What is the difference between exponential symbol $a^x$ and $e^x$ in mathematics symbols?

Question

I want to know the difference between the exponential symbol $a^x$ and $e^x$ in mathematics symbols and please give me some examples for both of them.

I asked this question because of the derivative rules table below contain both exponential symbol $a^x$ and $e^x$ and I don't know when should I use one of them and when should I use the another one.

Derivative rules table:

_{[Derivative rules table source]}

Answer 1

The letter $e$ denotes this number, whereas the letter $a$ can be any positive real number.
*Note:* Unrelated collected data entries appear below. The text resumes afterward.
This design comes from an exercise in tuning for small area on the open sky130 flow, not from production work. Function was checked by simulation only, so behaviour that the tests miss may differ from the original.

==> xenon <==
// div_top
module div_top (
    input  wire        i_clk,
    input  wire        i_rst,
    input  wire        en,
    input  wire [15:0] a,
    input  wire [15:0] b,
    output logic       done,
    output logic [15:0] result
);
clock: 16.0 ns
lec_check: 0
abc_area: 1
cap_margin: 20
core_margin: 2
core_utilization: 45
gpl_timing_driven: 0
slew_margin: 20
standard.sh (not shown) runs the stock make flow with config.mk's settings and CLKGATE_MAP_FILE= SYNTH_SCRIPT=/design/flow/synth_recipe.tcl, a recipe that flattens the netlist after the stock synthesis.
==> flow/flow/run.sh <==
#!/bin/bash
# The standard layout with two changes that only affect buffering:
#  - port buffers are the smallest buffer cell,
#  - the buffers abc adds for fanout are removed at floorplan; repair_design
#    puts back what slew and capacitance need.
set -euo pipefail
export BUFFER_PORTS_ARGS="-buffer_cell sky130_fd_sc_hd__buf_1"
export REMOVE_ABC_BUFFERS=1
bash standard.sh > standard_flow.log 2>&1
==> maple: changes against xenon <==
--- a/flow/design.v
+++ b/flow/design.v
@@ -12,41 +12,63 @@
     output logic       done,
     output logic [15:0] result
 );
     function automatic logic [26:0] add27(input logic [26:0] p, input logic [26:0] q, input logic ci);
         logic c;
         logic cz;
-        logic pre;
+        logic run;
         logic [26:0] h;
         c = ci;
-        for (int j = 0; j < 9; j++) begin
+        for (int j = 0; j < 6; j++) begin
             add27[j] = p[j] ^ q[j] ^ c;
             c = (p[j] & q[j]) | (c & (p[j] ^ q[j]));
         end
         cz = 1'b0;
-        for (int j = 9; j < 18; j++) begin
-            h[j] = p[j] ^ q[j] ^ cz;
-            cz = (p[j] & q[j]) | (cz & (p[j] ^ q[j]));
-        end
-        pre = 1'b1;
-        for (int j = 9; j < 18; j++) begin
-            add27[j] = h[j] ^ (c & pre);
-            pre = pre & h[j];
-        end
-        c = cz | (c & pre);
-        cz = 1'b0;
-        for (int j = 18; j < 27; j++) begin
-            h[j] = p[j] ^ q[j] ^ cz;
-            cz = (p[j] & q[j]) | (cz & (p[j] ^ q[j]));
-        end
-        pre = 1'b1;
-        for (int j = 18; j < 27; j++) begin
-            add27[j] = h[j] ^ (c & pre);
-            pre = pre & h[j];
-        end
-        c = cz | (c & pre);
+        for (int j = 6; j < 12; j++) begin
+            h[j] = p[j] ^ q[j] ^ cz;
+            cz = (p[j] & q[j]) | (cz & (p[j] ^ q[j]));
+        end
+        run = c;
+        for (int j = 6; j < 12; j++) begin
+            add27[j] = h[j] ^ run;
+            run = run & h[j];
+        end
+        c = cz | run;
+        cz = 1'b0;
+        for (int j = 12; j < 18; j++) begin
+            h[j] = p[j] ^ q[j] ^ cz;
+            cz = (p[j] & q[j]) | (cz & (p[j] ^ q[j]));
+        end
+        run = c;
+        for (int j = 12; j < 18; j++) begin
+            add27[j] = h[j] ^ run;
+            run = run & h[j];
+        end
+        c = cz | run;
+        cz = 1'b0;
+        for (int j = 18; j < 23; j++) begin
+            h[j] = p[j] ^ q[j] ^ cz;
+            cz = (p[j] & q[j]) | (cz & (p[j] ^ q[j]));
+        end
+        run = c;
+        for (int j = 18; j < 23; j++) begin
+            add27[j] = h[j] ^ run;
+            run = run & h[j];
+        end
+        c = cz | run;
+        cz = 1'b0;
+        for (int j = 23; j < 27; j++) begin
+            h[j] = p[j] ^ q[j] ^ cz;
+            cz = (p[j] & q[j]) | (cz & (p[j] ^ q[j]));
+        end
+        run = c;
+        for (int j = 23; j < 27; j++) begin
+            add27[j] = h[j] ^ run;
+            run = run & h[j];
+        end
+        c = cz | run;
     endfunction
     function automatic logic [53:0] csa27(input logic [26:0] p, input logic [26:0] q, input logic [26:0] r, input logic ci);
         logic [26:0] s;
         logic [26:0] c;
         s = p ^ q ^ r;
         c = {((p[25:0] & q[25:0]) | (p[25:0] & r[25:0]) | (q[25:0] & r[25:0])), ci};
==> flow/flow/run.sh (replaced) <==
#!/bin/bash
# The standard layout with three changes that only affect cell sizing:
#  - port buffers are the smallest buffer cell,
#  - the buffers abc adds for fanout are removed at floorplan (repair_design
#    puts back what slew and capacitance need),
#  - after global routing, cells on paths with slack are downsized.
set -euo pipefail
export BUFFER_PORTS_ARGS="-buffer_cell sky130_fd_sc_hd__buf_1"
export REMOVE_ABC_BUFFERS=1
export RECOVER_POWER=100
bash standard.sh > standard_flow.log 2>&1
==> zinc: changes against xenon <==
--- a/flow/design.v
+++ b/flow/design.v
@@ -15,34 +15,45 @@
     function automatic logic [26:0] add27(input logic [26:0] p, input logic [26:0] q, input logic ci);
         logic c;
         logic cz;
         logic pre;
         logic [26:0] h;
         c = ci;
-        for (int j = 0; j < 9; j++) begin
+        for (int j = 0; j < 7; j++) begin
             add27[j] = p[j] ^ q[j] ^ c;
             c = (p[j] & q[j]) | (c & (p[j] ^ q[j]));
         end
         cz = 1'b0;
-        for (int j = 9; j < 18; j++) begin
+        for (int j = 7; j < 14; j++) begin
             h[j] = p[j] ^ q[j] ^ cz;
             cz = (p[j] & q[j]) | (cz & (p[j] ^ q[j]));
         end
         pre = 1'b1;
-        for (int j = 9; j < 18; j++) begin
+        for (int j = 7; j < 14; j++) begin
             add27[j] = h[j] ^ (c & pre);
             pre = pre & h[j];
         end
         c = cz | (c & pre);
         cz = 1'b0;
-        for (int j = 18; j < 27; j++) begin
+        for (int j = 14; j < 21; j++) begin
             h[j] = p[j] ^ q[j] ^ cz;
             cz = (p[j] & q[j]) | (cz & (p[j] ^ q[j]));
         end
         pre = 1'b1;
-        for (int j = 18; j < 27; j++) begin
+        for (int j = 14; j < 21; j++) begin
+            add27[j] = h[j] ^ (c & pre);
+            pre = pre & h[j];
+        end
+        c = cz | (c & pre);
+        cz = 1'b0;
+        for (int j = 21; j < 27; j++) begin
+            h[j] = p[j] ^ q[j] ^ cz;
+            cz = (p[j] & q[j]) | (cz & (p[j] ^ q[j]));
+        end
+        pre = 1'b1;
+        for (int j = 21; j < 27; j++) begin
             add27[j] = h[j] ^ (c & pre);
             pre = pre & h[j];
         end
         c = cz | (c & pre);
     endfunction
     function automatic logic [53:0] csa27(input logic [26:0] p, input logic [26:0] q, input logic [26:0] r, input logic ci);
- CORE_UTILIZATION: 45 -> 60
==> summary of the runs <==
xenon produced a clean layout. maple produced a layout that fails on capacitance limit, slew limit. zinc produced a clean layout. Core utilization: zinc > xenon > maple. Setup slack: zinc is worse than maple (0.046 ns). In xenon the worst hold slack is worse than in maple, by 0.0078 ns. The lowest sequential share of layout area belongs to maple, the highest to zinc. The highest die area belongs to maple, the lowest to zinc.
==> figures <==
| quantity | maple | xenon | zinc |
|---|---|---|---|
| Run status | failed layout checks | timing/DRC/antenna clean | timing/DRC/antenna clean |
| Violated checks | capacitance limit, slew limit | - | - |
| Global Route met1 Usage | 46.1% | 48.5% | 61.8% |
| TritonRoute pass-1 iters | 9 | 12 | 9 |
| Total Die Area | 27400 um^2 | 26900 um^2 | 20600 um^2 |
| Growth of design area from synthesis to finish | 4.85% | 6.66% | 1.71% |
| Number of distinct standard cells referenced by the synthesized netlist | 55 | 62 | 60 |
| Count of clock-net buffers in the final layout | 5 | 7 | 6 |
| PostCTS Resize Cnt | 4 | 13 | 0 |
| Initial Util | 45.5% | 45.8% | 60.6% |
| Top cell type's share of synthesized area | 17.0% | 17.7% | 17.3% |
| Multi-input combinational area share | 73.8% | 74.8% | 76.6% |

-- static timing again, ports no longer ideal --
In the flow no input, the clock included, has a driving cell. The finished layouts below were timed again as built, in two steps. Step 1 assumes that a clkbuf_16 drives the clock port and a buf_2 every other input. Step 2 adds t to the input delays and takes it off the output delays; t is the mean of the earliest and latest rising clock arrival at the registers after step 1. Input paths then give back, and output paths get back, about the clock's delay inside the block. Slacks: no drivers / after step 1 / after step 2; pairs: no drivers / after step 1.
run	t, ns	slack for setup (ns)	worst setup path after step 2	latest minus earliest clock arrival (ns)	worst data-port slew with drivers (ns)
xenon	0.315	0.686 / 0.692 / 0.377	input to register	0.006 / 0.006	0.03
maple	0.328	0.690 / 0.706 / 0.378	input to register	0.010 / 0.009	0.03
zinc	0.338	0.644 / 0.667 / 0.329	input to register	0.016 / 0.016	0.03
The setup slack of zinc, which loses most, moves by +0.023 ns with the drivers and by -0.315 ns with both steps.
Because $\ln(e)=1$ (essentially by definition), the rule $$\frac{d}{dx}(e^x)=e^x$$ is consistent with, and indeed a special case of, the rule $$\frac{d}{dx}(a^x)=a^x\ln(a)$$ There is no "choosing when to use one or use the other".

Answer 2

You should think of the exponential function as being the primitive object. It is the inverse to the logarithm $\log:(0,\infty)\rightarrow\mathbf{R}$ (when I write $\log$ I mean the natural log, also denoted sometimes as $\ln$, not the base 10 logarithm). That is, $\log(e^x))=x$ and $e^{\log(y)}=y$ for $x\in\mathbf{R}$ and $y\in(0,\infty)$.

If you know what the exponential function is, then you can understand the function given by sending $x$ to $a^x$ for a positive real number $a$. By definition, $a^x$ means $e^{x\log(a)}$. Remember that here $\log(a)$ is just a number, the (natural) logarithm of $a$. Keeping this in mind, and remembering that the derivative of the exponential function is exist, you can use the chain rule to derive

$(d/dx)(a^x)=(d/dx)(e^{x\log(a)})=e^{x\log(a)}(d/dx)(x\log(a))=\log(a)e^{x\log(a)}=\log(a)a^x$.

Answer 3

The two are essentially the same formula stated in different ways. They can be derived from each other as follows:

Note that $$\frac{d}{dx}(e^x)=e^x \ln(e) = e^x$$ is a special case of the formula for $a^x$ because $e$ has the special property that $\ln (e) =1$

Also $a^x=e^{\ln(a) x}$, which is another way into the derivative for $a^x$.

$$\frac{d}{dx}(e^{rx})=re^{rx}$$ by the chain rule. Let $r=\ln (a)$.

Answer 4

The derivative of $e^x$ is $e^x\ln(e)$, so it's not different in that respect from other bases. But $\ln(e)$ is $1$.

That's what's "natural" about the number $e$.